Another container holds arcs, or

Each node has pointers or some other reference to the nodes it is related through arcs. These pointers may additionally carry a weight.

Serialization of Graphs and Node Containers

If nodes are held in an array-like container (such as an std::vector or an std::deque, then they must be refered to by index, whereas if they are held in a doubly-linked list (std::list) or a singly-linked list (std::forward_list) they must be refered to by pointer.

Doubly- or singly-linked lists are very difficult to serialize because references to their elements (pointers) will become invalid, whereas array-like data types are easy as long as the order of their elements does not change during serialization.

Consequently, an arc should consist of a to-index or a from-index if held in a node, or a from- and a to-index if held in a container of arcs within a graph.

Should Arcs Be Held in Their Nodes?

This is called native graph processing and is said to exhibit index-free adjacency.

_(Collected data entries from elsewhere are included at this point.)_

**config.mk**
```make
export PLATFORM = sky130hd
export DESIGN_NAME = xlat_tlb
export DESIGN_NICKNAME = d
export VERILOG_FILES = /design/src/rtl/xlat_pkg.sv /design/src/rtl/xlat_cam_match.sv /design/src/rtl/xlat_victim.sv /design/src/rtl/xlat_tlb.sv
export SDC_FILE = /design/constraint.sdc
export NUM_CORES = 1
export LEC_CHECK = 0
export ABC_AREA = 1
export CORE_AREA = 2 2 101 103
export CTS_BUF_LIST = sky130_fd_sc_hd__clkbuf_16
export CTS_CLUSTER_SIZE = 28
export DETAILED_ROUTE_END_ITERATION = 16
export DIE_AREA = 0 0 103 105
export PLACE_DENSITY = 0.83
export SYNTH_ARGS = -nofsm -noshare
export SYNTH_HDL_FRONTEND = slang
export SYNTH_HIERARCHICAL = 1
export SYNTH_SLANG_ARGS = --single-unit
export TNS_END_PERCENT = 1
```
**constraint.sdc**
```tcl
create_clock -name clk -period 3.2 [get_ports clk]
set_input_delay 0.32 -clock clk [delete_from_list [all_inputs] [get_ports clk]]
set_output_delay 0.32 -clock clk [all_outputs]
set_load 0.02 [all_outputs]
```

Some reasons for adopting index-free adjacency are:

Holding arcs in their nodes makes for fast, straightforward traversals. When at a node, just follow the link. Query times are independent of the total size of the graph.

All arcs from a given node or to a given node are found together in that node, whereas if arcs are stored separately they are usually ordered by source or by destination, but not by both, unless an additional indexing data structure (an std::multimap<node_id_type,size_type>, for instance) is maintained, which comes at a cost.

Deleting a node is straightforward. Within the node, follow all its from- and to-references and delete arc information (pointers or, as I suggest elsewhere, indeces) that refers back to the node to be deleted.

One reason against this scheme is:

Arcs would be duplicated: for each arc, the source node would hold a reference to the destination node, and the destination node would hold a reference to the source node. In the case of weighted graphs, weights would be duplicated, too.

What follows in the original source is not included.